While many workers may be counting down the days until retirement, Harvey Cocks thinks of his work with the area’s young people as a 35-year retreat.
I never will retire, the 88-year-old says, laughing. I’ll work as long I can. I’ll be here until I drop dead.
Cocks is the writer and director of Fort Wayne Youtheatre’s production of Santa in Oz, which premieres today.
As Santa Claus enters the land of Oz, the Scarecrow, the Cowardly Lion and the Tin Man set out to help him bring their whimsical world its first Christmas.
However, they will have to convince the reluctant half-bear, half-tiger clan known as the Kalidah Tribe by putting Santa on trial.

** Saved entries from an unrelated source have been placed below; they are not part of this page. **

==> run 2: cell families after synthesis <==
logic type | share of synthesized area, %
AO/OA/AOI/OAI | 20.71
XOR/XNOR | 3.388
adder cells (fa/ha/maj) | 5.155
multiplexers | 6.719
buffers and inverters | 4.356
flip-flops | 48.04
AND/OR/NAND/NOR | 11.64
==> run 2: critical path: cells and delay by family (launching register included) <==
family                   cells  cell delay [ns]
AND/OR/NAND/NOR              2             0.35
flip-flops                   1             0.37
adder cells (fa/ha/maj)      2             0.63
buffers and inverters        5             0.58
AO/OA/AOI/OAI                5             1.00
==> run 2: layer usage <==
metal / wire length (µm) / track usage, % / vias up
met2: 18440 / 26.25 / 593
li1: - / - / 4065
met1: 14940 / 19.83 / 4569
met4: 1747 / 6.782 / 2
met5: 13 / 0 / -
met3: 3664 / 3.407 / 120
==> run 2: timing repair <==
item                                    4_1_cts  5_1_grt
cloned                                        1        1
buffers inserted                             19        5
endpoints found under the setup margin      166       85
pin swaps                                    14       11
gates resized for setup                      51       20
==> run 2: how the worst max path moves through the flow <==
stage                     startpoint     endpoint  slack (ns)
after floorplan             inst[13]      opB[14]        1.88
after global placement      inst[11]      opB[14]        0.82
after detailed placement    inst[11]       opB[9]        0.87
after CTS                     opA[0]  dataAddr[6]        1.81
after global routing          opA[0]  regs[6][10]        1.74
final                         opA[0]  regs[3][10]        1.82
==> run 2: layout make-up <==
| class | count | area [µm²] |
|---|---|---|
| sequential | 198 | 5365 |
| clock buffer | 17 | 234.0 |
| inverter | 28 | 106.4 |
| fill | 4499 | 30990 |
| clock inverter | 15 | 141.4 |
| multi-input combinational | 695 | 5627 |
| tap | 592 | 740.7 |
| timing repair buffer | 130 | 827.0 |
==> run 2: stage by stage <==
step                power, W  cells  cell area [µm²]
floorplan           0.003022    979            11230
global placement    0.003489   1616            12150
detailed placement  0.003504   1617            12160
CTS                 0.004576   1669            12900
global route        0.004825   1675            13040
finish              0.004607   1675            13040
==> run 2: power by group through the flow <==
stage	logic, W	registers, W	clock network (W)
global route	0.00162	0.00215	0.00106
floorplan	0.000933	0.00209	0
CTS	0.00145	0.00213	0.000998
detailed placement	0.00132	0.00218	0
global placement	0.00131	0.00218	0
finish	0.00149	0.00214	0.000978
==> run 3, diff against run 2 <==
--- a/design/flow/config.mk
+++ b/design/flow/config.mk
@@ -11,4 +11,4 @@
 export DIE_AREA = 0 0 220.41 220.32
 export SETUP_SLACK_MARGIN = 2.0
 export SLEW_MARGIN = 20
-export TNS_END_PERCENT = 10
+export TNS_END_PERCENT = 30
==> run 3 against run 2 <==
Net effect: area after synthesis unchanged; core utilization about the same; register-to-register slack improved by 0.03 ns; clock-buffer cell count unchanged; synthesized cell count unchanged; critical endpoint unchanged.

Cocks says he wanted to combine ideas that have been consistent crowd-pleasers in previous Youtheatre productions inspired by the Land of Oz books, which brought an imaginative spirit to the stage that parents and children have enjoyed.
It’s all about make-believe. It’s an imaginative situation that allows people to escape, Cocks says. People are always looking to escape and be entertained for a moment. They don’t have to think of their problems for a while. That’s why theater, films and books have gone on.
The play incorporates characters from L. Frank Baum’s 1900 children’s novel, The Wonderful Wizard of Oz, the first of what would become a much-loved 14-book series.
Youtheatre Executive Director Leslie Hormann says the Land of Oz series is full of interesting characters beyond those made famous in the 1939 film The Wizard of Oz.
We’re all familiar with the Hollywood movie, but it’s a rich story, Hormann says. There are so many characters that it’s worth it for anyone to dive into the original series.
Cocks says it took seven months to write the story and another three months to revise the plot for the stage.
After a large turnout for auditions, he says he is pleased with the 40 young people who make up the cast.
It’s wonderful. It’s going so well that I’m afraid to say it, he says. When I hear them open their mouths and interpret the lines, it’s a great thrill. It’s an ego trip.
I’m having a wonderful time seeing the characters come alive through the young people. They work very hard.
Cocks was born into show business, he says. In his early days, he watched as his father, Harry Sr., ran theaters across the country, from the front of the house to backstage. The transient family officially settled in Fort Wayne in 1939 and soon became ingrained in the area’s theaters.
After high school, Cocks took off for New York and became a Broadway actor, working with Helen Hayes, Marlon Brando, Paul Newman and Danny Kaye during the 1940s and 1950s.
It was during his Broadway years that he discovered his passion for working with children.
For one show, we went to an orphanage in the Bronx to take pictures and work with the children, and I just loved working with them, Cocks says. I went to the director and said, Since we don’t have a performance on Sunday, I’m going to go back to help out there.’
That was the beginning, he says. I gave up the rest of it just to do that. It’s been very fulfilling.
Cocks moved back to Fort Wayne to take ownership of Quimby Village Theater, which had been owned and managed by his father until he died.
By 1977, Cocks had sold the business and was directing his first Youtheatre show, I Will. He became Youtheatre’s executive director in 1978.
Hormann, who took over as executive director in 2011, says having a performer with Cocks’ wisdom and experience continues to benefit the organization every year.
He’s a wonderfully kind, super role model, she says. The children love working with him.
With a life full of stories of old Hollywood, Cocks says he is always ready to cook up some new tales for the new generation.
I hope they (Fort Wayne Youtheatre) ask me to write another play, he says, laughing. I’m always writing something.